But the very worst part of having to drive in Seattle is parking. If I choose the convenience of parking in a garage I have to pay an hourly rate that eliminates my future children’s chances of a college fund, and if I by some miracle find street parking, the rate is still $4 an hour plus tax, and I have to be sure to come back every two hours to pay more. Yesterday I found street parking where I had the opportunity to increase my driving prowess by parallel parking on a hill behind a man taking his sweet time loading a giant stroller into his trunk, and once parked I honestly wondered whether or not the friction between my tires and the road was enough to keep my car from sliding down the sharp grade and into the fish stand at Pike Place Market. I would have moved if I thought there was a remote chance of finding anything better.
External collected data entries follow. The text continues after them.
`src/rtl/word_serializer_param.sv`:
```
// Buffers WORD_W-bit words in a small FIFO and streams them out as WORD_W/LANE_W lanes.
// Optional macro IDLE_COM_EN: Data_out carries IDLE_SYM instead of zero whenever valid_out is low.
module word_serializer_param #(
    parameter int unsigned WORD_W     = 32,
    parameter int unsigned LANE_W     = 8,
    parameter int unsigned FIFO_DEPTH = 4,
    parameter bit          MSB_FIRST  = 1'b1,
    parameter logic [7:0]  IDLE_SYM   = 8'hBC
) (
    input  logic                        clk_4f,
    input  logic                        reset,
    input  logic                        valid_in,
    input  logic [WORD_W-1:0]           Data_in,
    output logic                        ready_in,
    output logic                        valid_out,
    output logic [LANE_W-1:0]           Data_out,
    output logic                        sop_out,
    output logic                        overflow,
    output logic [$clog2(FIFO_DEPTH):0] fifo_count
);

    localparam int unsigned N    = WORD_W / LANE_W;
    localparam int unsigned PtrW = $clog2(FIFO_DEPTH);
    localparam int unsigned CntW = PtrW + 1;
    localparam int unsigned IdxW = (N > 1) ? $clog2(N) : 1;
    localparam logic [IdxW-1:0] LastIdx = IdxW'(N - 1);
    localparam logic [CntW-1:0] Depth   = CntW'(FIFO_DEPTH);
`ifdef IDLE_COM_EN
    localparam logic [LANE_W-1:0] IdleLane = LANE_W'(IDLE_SYM);
`else
    localparam logic [LANE_W-1:0] IdleLane = '0;
`endif

    typedef enum logic [0:0] {StIdle, StShift} state_e;

    state_e            state_q, state_d;
    logic [WORD_W-1:0] mem [FIFO_DEPTH];
    logic [PtrW-1:0]   wr_ptr_q, rd_ptr_q;
    logic [CntW-1:0]   count_q;
    logic [IdxW-1:0]   lane_q, lane_d;
    logic [WORD_W-1:0] sreg_q, sreg_d;
    logic [LANE_W-1:0] dout_q, dout_d;
    logic              valid_q, valid_d;
    logic              sop_q, sop_d;
    logic              ovf_q;
    logic              full, empty, wr_en, load;
    logic [WORD_W-1:0] head;

    // The shift register always holds the not-yet-emitted lanes at its leading end.
    function automatic logic [LANE_W-1:0] first_lane(input logic [WORD_W-1:0] w);
        if (MSB_FIRST) return w[WORD_W-1 -: LANE_W];
        else           return w[LANE_W-1:0];
    endfunction

    function automatic logic [WORD_W-1:0] drop_lane(input logic [WORD_W-1:0] w);
        if (MSB_FIRST) return w << LANE_W;
        else           return w >> LANE_W;
    endfunction

    assign full  = (count_q == Depth);
    assign empty = (count_q == '0);
    assign wr_en = valid_in && !full;
    assign head  = mem[rd_ptr_q];
    assign load  = ((state_q == StIdle) || (lane_q == LastIdx)) && !empty;

    always_comb begin
        state_d = state_q;
        lane_d  = lane_q;
        sreg_d  = sreg_q;
        dout_d  = IdleLane;
        valid_d = 1'b0;
        sop_d   = 1'b0;
        if (load) begin
            state_d = StShift;
            lane_d  = '0;
            sreg_d  = drop_lane(head);
            dout_d  = first_lane(head);
            valid_d = 1'b1;
            sop_d   = 1'b1;
        end else if ((state_q == StShift) && (lane_q != LastIdx)) begin
            lane_d  = lane_q + IdxW'(1);
            sreg_d  = drop_lane(sreg_q);
            dout_d  = first_lane(sreg_q);
            valid_d = 1'b1;
        end else begin
            state_d = StIdle;
        end
    end

    always_ff @(posedge clk_4f) begin
        if (!reset) begin
            state_q  <= StIdle;
            wr_ptr_q <= '0;
            rd_ptr_q <= '0;
            count_q  <= '0;
            lane_q   <= '0;
            sreg_q   <= '0;
            dout_q   <= IdleLane;
            valid_q  <= 1'b0;
            sop_q    <= 1'b0;
            ovf_q    <= 1'b0;
        end else begin
            state_q <= state_d;
            lane_q  <= lane_d;
            sreg_q  <= sreg_d;
            dout_q  <= dout_d;
            valid_q <= valid_d;
            sop_q   <= sop_d;
            if (wr_en) wr_ptr_q <= wr_ptr_q + PtrW'(1);
            if (load)  rd_ptr_q <= rd_ptr_q + PtrW'(1);
            case ({wr_en, load})
                2'b10:   count_q <= count_q + CntW'(1);
                2'b01:   count_q <= count_q - CntW'(1);
                default: count_q <= count_q;
            endcase
            if (valid_in && full) ovf_q <= 1'b1;
        end
    end

    // Storage is not reset; pointers and count alone define validity.
    always_ff @(posedge clk_4f) begin
        if (wr_en) mem[wr_ptr_q] <= Data_in;
    end

    assign ready_in   = !full;
    assign valid_out  = valid_q;
    assign Data_out   = dout_q;
    assign sop_out    = sop_q;
    assign overflow   = ovf_q;
    assign fifo_count = count_q;

endmodule

```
My first interview went well, I think. I’ve had several compliments on my interviews, but I’ve yet to land a job so I tend to take them with a grain of salt. But I think that I represented myself well, which is great because basically the job would be me assisting programs that are saving the world. I’d really like for world-saving to be something I do full-time.

That interview was over about 1pm, and my next downtown interview was at 3pm. So I found the place, parked on the street, paid for parking, and hung out in the Columbia Tower which is where all the cool downtown-types hang out. There are three coffee places and a shoe-shine stand. At 2:15 I went back to my car, paid for another two hours of parking, and headed to the job interview a couple blocks away. I rode the elevator up and down several times, unsuccessfully tried to find a bathroom that did not require a passcode, and tried to make my hair look as if I hadn’t just walk/jogged three blocks in the rain, which I had.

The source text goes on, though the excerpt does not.